Regarding the student teachers’ practical activities, it is interesting to see that lesson planning was reduced during the pandemic (Fig. 4). As Seifert and Schaper (2018) demonstrated, the two dimensions of “lesson planning” and “teaching” significantly impact student teachers’ SEBs growth. Again, this reinforces the importance of vicarious and mastery experiences during practicum. Therefore, our findings demonstrate how specific reductions in practical learning opportunities have affected student teachers’ competence development. In particular, lesson planning is a challenging task for professional teachers and is a curricular aspect of several teacher preparation programs worldwide that should be systematically accounted for in teacher education (Rothland 2021). Both vicarious and mastery lesson planning experiences are regarded as key sources for SEBs development, gained through practical training from as early as bachelor’s teacher education programs. However, our analysis suggests that student teacher cohorts impacted by COVID-19 pandemic cutbacks have experienced deficits in key opportunities to develop their competence during their initial teacher education. The effects we detected are small, but the path analysis in particular facilitates a more comprehensive interpretation as it builds on multivariate data from two longitudinal samples. We conclude that the significant effects we identified are clearly of practical relevance and should be given careful attention in educational policy. In any case, the return to unrestricted practical learning opportunities for student teachers is crucial and should be assured once the pandemic has been brought under control.

6 Limitations

Our study has several limitations that must be acknowledged. First, constraints in recruiting the samples make it difficult to definitively judge the quality of our data. Aside from population dropout, positive self-selection likely occurred when the student teachers were invited to participate in the online surveys during university closures. Cohort B students might thus be regarded as having been more motivated and more committed to participating. Whether this bias caused underestimation of differences between the two cohorts, including the differential decline in SEBs during the pandemic, remains an open question, and representative survey data might have yielded stronger evidence for a COVID-19 pandemic cohort effect.
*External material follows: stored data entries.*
File: src/rtl/i2c_bit_engine.sv
module i2c_bit_engine #(
  parameter int PW         = 9,
  parameter int MIN_PERIOD = 28,
  parameter int MAX_PERIOD = 256,
  parameter int HOLD_CYC   = 3
) (
  input  logic          clk,
  input  logic          rst_n,
  input  logic [PW-1:0] period_i,
  input  logic          cmd_valid_i,
  input  logic [1:0]    cmd_op_i,
  input  logic          cmd_bit_i,
  output logic          busy_o,
  output logic          done_o,
  output logic          rdata_o,
  input  logic          scl_i,
  input  logic          sda_i,
  output logic          scl_pd_o,
  output logic          sda_pd_o
);
  localparam int CW = PW + 1;
  localparam logic [1:0] OP_START = 2'd0;
  localparam logic [1:0] OP_WRITE = 2'd1;
  localparam logic [1:0] OP_READ  = 2'd2;
  localparam logic [1:0] OP_STOP  = 2'd3;

  typedef enum logic [2:0] {
    S_IDLE, S_FREE, S_SHOLD, S_DHOLD, S_SETUP, S_HIGH, S_RHIGH, S_PHIGH
  } state_t;

  state_t        state;
  logic [1:0]    op_q;
  logic          bit_q, owned;
  logic          scl_m, scl_s, sda_m, sda_s;
  logic [CW-1:0] per_ext, per, half, low_t, lim, cnt;
  logic          gated, tick, last, take;

  assign per_ext = {1'b0, period_i};
  assign per = (per_ext < CW'(MIN_PERIOD)) ? CW'(MIN_PERIOD) :
               (per_ext > CW'(MAX_PERIOD)) ? CW'(MAX_PERIOD) : per_ext;
  assign half  = per >> 1;
  assign low_t = per - half;

  always_comb begin
    case (state)
      S_FREE, S_SHOLD: lim = half - CW'(1);
      S_DHOLD:         lim = CW'(HOLD_CYC);
      S_SETUP:         lim = low_t - CW'(HOLD_CYC);
      S_HIGH:          lim = half - CW'(2);
      S_RHIGH:         lim = per - CW'(2);
      S_PHIGH:         lim = half;
      default:         lim = CW'(1);
    endcase
  end

  // high phases and the bus-free wait advance only while SCL is seen high
  assign gated  = (state == S_FREE) || (state == S_HIGH) ||
                  (state == S_RHIGH) || (state == S_PHIGH);
  assign tick   = !gated || scl_s;
  assign last   = (state != S_IDLE) && tick && (cnt == lim - CW'(1));
  assign take   = (state == S_IDLE) && cmd_valid_i && (owned || cmd_op_i == OP_START);
  assign busy_o = (state != S_IDLE);

  always_ff @(posedge clk or negedge rst_n) begin
    if (!rst_n) begin
      scl_m <= 1'b1;
      scl_s <= 1'b1;
      sda_m <= 1'b1;
      sda_s <= 1'b1;
    end else begin
      scl_m <= scl_i;
      scl_s <= scl_m;
      sda_m <= sda_i;
      sda_s <= sda_m;
    end
  end

  always_ff @(posedge clk or negedge rst_n) begin
    if (!rst_n) cnt <= '0;
    else if (state == S_IDLE || last) cnt <= '0;
    else if (tick) cnt <= cnt + CW'(1);
  end

  always_ff @(posedge clk or negedge rst_n) begin
    if (!rst_n) begin
      state    <= S_IDLE;
      op_q     <= OP_START;
      bit_q    <= 1'b0;
      owned    <= 1'b0;
      done_o   <= 1'b0;
      rdata_o  <= 1'b0;
      scl_pd_o <= 1'b0;
      sda_pd_o <= 1'b0;
    end else begin
      done_o <= 1'b0;
      if (state == S_HIGH && op_q == OP_READ && scl_s && cnt == (lim >> 1))
        rdata_o <= sda_s;
      case (state)
        S_IDLE: if (take) begin
          op_q  <= cmd_op_i;
          bit_q <= cmd_bit_i;
          state <= owned ? S_DHOLD : S_FREE;
        end
        S_FREE: if (last) begin
          sda_pd_o <= 1'b1;
          state    <= S_SHOLD;
        end
        S_SHOLD: if (last) begin
          scl_pd_o <= 1'b1;
          owned    <= 1'b1;
          done_o   <= 1'b1;
          state    <= S_IDLE;
        end
        S_DHOLD: if (last) begin
          case (op_q)
            OP_WRITE: sda_pd_o <= !bit_q;
            OP_STOP:  sda_pd_o <= 1'b1;
            default:  sda_pd_o <= 1'b0;
          endcase
          state <= S_SETUP;
        end
        S_SETUP: if (last) begin
          scl_pd_o <= 1'b0;
          state    <= (op_q == OP_START) ? S_RHIGH :
                      (op_q == OP_STOP)  ? S_PHIGH : S_HIGH;
        end
        S_HIGH: if (last) begin
          scl_pd_o <= 1'b1;
          done_o   <= 1'b1;
          state    <= S_IDLE;
        end
        S_RHIGH: if (last) begin
          sda_pd_o <= 1'b1;
          state    <= S_SHOLD;
        end
        S_PHIGH: if (last) begin
          sda_pd_o <= 1'b0;
          owned    <= 1'b0;
          done_o   <= 1'b1;
          state    <= S_IDLE;
        end
        default: state <= S_IDLE;
      endcase
    end
  end
endmodule

File: config.mk
export PLATFORM = sky130hd
export DESIGN_NAME = i2c_bit_engine
export DESIGN_NICKNAME = d
export VERILOG_FILES = /design/src/rtl/i2c_bit_engine.sv
export SDC_FILE = /design/constraint.sdc
export NUM_CORES = 1
export LEC_CHECK = 0
export BUFFER_PORTS_ARGS = -buffer_cell sky130_fd_sc_hd__buf_2
export CELL_PAD_IN_SITES_DETAIL_PLACEMENT = 0
export CELL_PAD_IN_SITES_GLOBAL_PLACEMENT = 1
export CORE_MARGIN = 4
export CORE_UTILIZATION = 45
export CTS_CLUSTER_SIZE = 40
export DETAILED_ROUTE_END_ITERATION = 8
export PLACE_DENSITY = 0.89
export REMOVE_ABC_BUFFERS = 1
export SYNTH_ARGS = -nofsm -noshare
export SYNTH_HDL_FRONTEND = slang
export SYNTH_SLANG_ARGS = --single-unit
File: constraint.sdc
create_clock -name clk -period 5.3 [get_ports clk]
set_clock_uncertainty 0.1 [all_clocks]
set_input_delay 0.53 -clock clk [delete_from_list [all_inputs] [get_ports clk]]
set_output_delay 0.53 -clock clk [all_outputs]
set_load 0.02 [all_outputs]
# ---- Word-level counts from Yosys, hierarchy flattened
# Index checks and enable logic that the tools add are counted.
dict set report word_totals {
  romBits 0
  word_cells 97
  memories 0
  out_inout_bits 5
  latchBits 0
  ramBits 0
  reg_bits 25
}
dict set report op_classes {
  reduce_logical 32
  addsub 7
  bitwise_logic 0
  eq_ne 20
  shift 0
  n_lt_le_gt_ge 2
  n_mul 0
  muxes 23
  div 0
}
# op count
set ops {}
lappend ops {{10-bit one-hot mux with 6 select lines} 1}
lappend ops {{10-bit 2-to-1 mux} 2}
lappend ops {{9-bit 2-to-1 mux} 2}
lappend ops {{3-bit 2-to-1 mux} 5}
lappend ops {{3-bit one-hot mux with 5 select lines} 1}
lappend ops {{3-bit equality test, second input constant} 4}
lappend ops {{10-bit by 1-bit adder with 10-bit output, second input constant} 1}
lappend ops {{10-bit equality test} 1}
lappend ops {{10-bit by 9-bit equality test with 1-bit output} 1}
lappend ops {{2-bit inequality test, second input constant} 5}
lappend ops {{10-bit by 1-bit subtractor with 10-bit output, second input constant} 1}
lappend ops {{10-bit by 2-bit subtractor with 10-bit output, second input constant} 1}
lappend ops {{9-bit by 2-bit subtractor with 10-bit output, second input constant} 1}
lappend ops {{9-bit by 8-bit subtractor with 10-bit output} 1}
lappend ops {{9-bit greater-than comparator, second input constant} 1}
lappend ops {{9-bit by 5-bit less-than comparator with 1-bit output, second input constant} 1}
lappend ops {{8-bit by 1-bit subtractor with 9-bit output, second input constant} 1}
lappend ops {{8-bit by 2-bit subtractor with 9-bit output, second input constant} 1}
lappend ops {{1-bit logical AND} 7}
lappend ops {{3-bit by 2-bit equality test with 1-bit output, second input constant} 2}
lappend ops {{1-bit logical OR} 6}
lappend ops {{2-bit 2-to-1 mux} 3}
lappend ops {{2-bit by 1-bit inequality test with 1-bit output, second input constant} 3}
lappend ops {{1-bit one-hot mux with 2 select lines} 3}
lappend ops {{other kinds (16)} 29}

# ---- Logic depth before layout (Yosys ltp)
dict set report logic_depth {
  word_depth 11
  mapped_depth 21
}

# ---- Worst setup path before layout
# OpenSTA, ideal clock, no wires.
dict set report synth_timing {
  path_kind {input -> register}
  startpoint {input port period_i[5]}
  endpoint {register sda_pd_o}
  setup_ps 87
  setup_slack_ps 491
  stages 17
  arrival_ps 4623
  cell_sequence {nor4_4 -> a21oi_1 -> inv_1 -> ha_1 -> maj3_1 -> a22oi_1 -> o21ai_0 -> a21oi_1 -> ha_1 -> o221ai_1 -> nor2_2 -> nand3_1 -> or3_4 -> a2111oi_4 -> o211ai_2 -> or4b_1 -> o211ai_1}
}
dict set report synth_between {
  elab_chain_len 11
  elab_cells_between_ends 17
}
# item line_no
set synth_rtl {}
lappend synth_rtl {{from (decl)} 9} ;# input logic [PW-1:0] period_i,
lappend synth_rtl {{9-bit greater-than comparator} 40} ;# (per_ext > CW'(MAX_PERIOD)) ? CW'(MAX_PERIOD) : per_ext;
lappend synth_rtl {{9-bit 2-to-1 mux} 40}
lappend synth_rtl {{9-bit 2-to-1 mux *} 39} ;# assign per = (per_ext < CW'(MIN_PERIOD)) ? CW'(MIN_PERIOD) :
lappend synth_rtl {{9-bit by 8-bit subtractor with 10-bit output} 42} ;# assign low_t = per - half;
lappend synth_rtl {{10-bit by 2-bit subtractor with 10-bit output} 48} ;# S_SETUP: lim = low_t - CW'(HOLD_CYC);
lappend synth_rtl {{10-bit one-hot mux with 6 select lines *} 45} ;# case (state)
lappend synth_rtl {{10-bit by 1-bit subtractor with 10-bit output *} 60} ;# assign last = (state != S_IDLE) && tick && (cnt == lim - CW'(1));
lappend synth_rtl {{10-bit equality test *} 60}
lappend synth_rtl {{1-bit logical AND *} 60}
lappend synth_rtl {{2-bit inequality test (no line) / 2-bit by 1-bit inequality test with 1-bit output (equally long branches)} -}
lappend synth_rtl {{4-bit AND reduction (no line) *} -}
lappend synth_rtl {{to (signal assigned)} 116} ;# OP_WRITE: sda_pd_o <= !bit_q;
lappend synth_rtl {{to (decl)} 19} ;# output logic sda_pd_o
# Mark *: on every way between the ends. The rest lies on a longest branch, timed or not.
# A chain may end at the register's enable or synchronous reset.

# ---- Worst setup path after layout
dict set report layout_timing {
  startpoint {input port period_i[5]}
  endpoint {register owned}
}
dict set report layout_between {
  elab_chain_len 11
  elab_cells_between_ends 16
}
# item line_no
set layout_rtl {}
lappend layout_rtl {{9-bit greater-than comparator} 40}
lappend layout_rtl {{9-bit 2-to-1 mux} 40}
lappend layout_rtl {{9-bit 2-to-1 mux *} 39}
lappend layout_rtl {{9-bit by 8-bit subtractor with 10-bit output} 42}
lappend layout_rtl {{10-bit by 2-bit subtractor with 10-bit output} 48}
lappend layout_rtl {{10-bit one-hot mux with 6 select lines *} 45}
lappend layout_rtl {{10-bit by 1-bit subtractor with 10-bit output *} 60}
lappend layout_rtl {{10-bit equality test *} 60}
lappend layout_rtl {{1-bit logical AND *} 60}
lappend layout_rtl {{2-bit inequality test (no line)} -}
lappend layout_rtl {{3-bit AND reduction (no line) *} -}
lappend layout_rtl {{to (signal assigned)} 89} ;# owned <= 1'b0;
lappend layout_rtl {{to (signal assigned)} 110} ;# owned <= 1'b1;
lappend layout_rtl {{to (signal assigned)} 138} ;# owned <= 1'b0;
lappend layout_rtl {{to (decl)} 33} ;# logic bit_q, owned;
# Marked as above.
Second, changes in SEBs might occur further into initial teacher education—that is, among master’s student teachers or during induction (e.g., Pfitzner-Eden 2016a; Seifert and Schaper 2018). Therefore, it is not possible to generalize our findings to other segments of initial teacher education. Third, information on practical learning opportunities was captured exclusively using students’ self-reports, prompting the question of what differences were present in terms of institutional provision for the two respective cohorts. Finally, we included student teachers from a single large university in Germany only, making it difficult to generalize our findings across higher education institutions that implemented different closure strategies during the COVID-19 pandemic.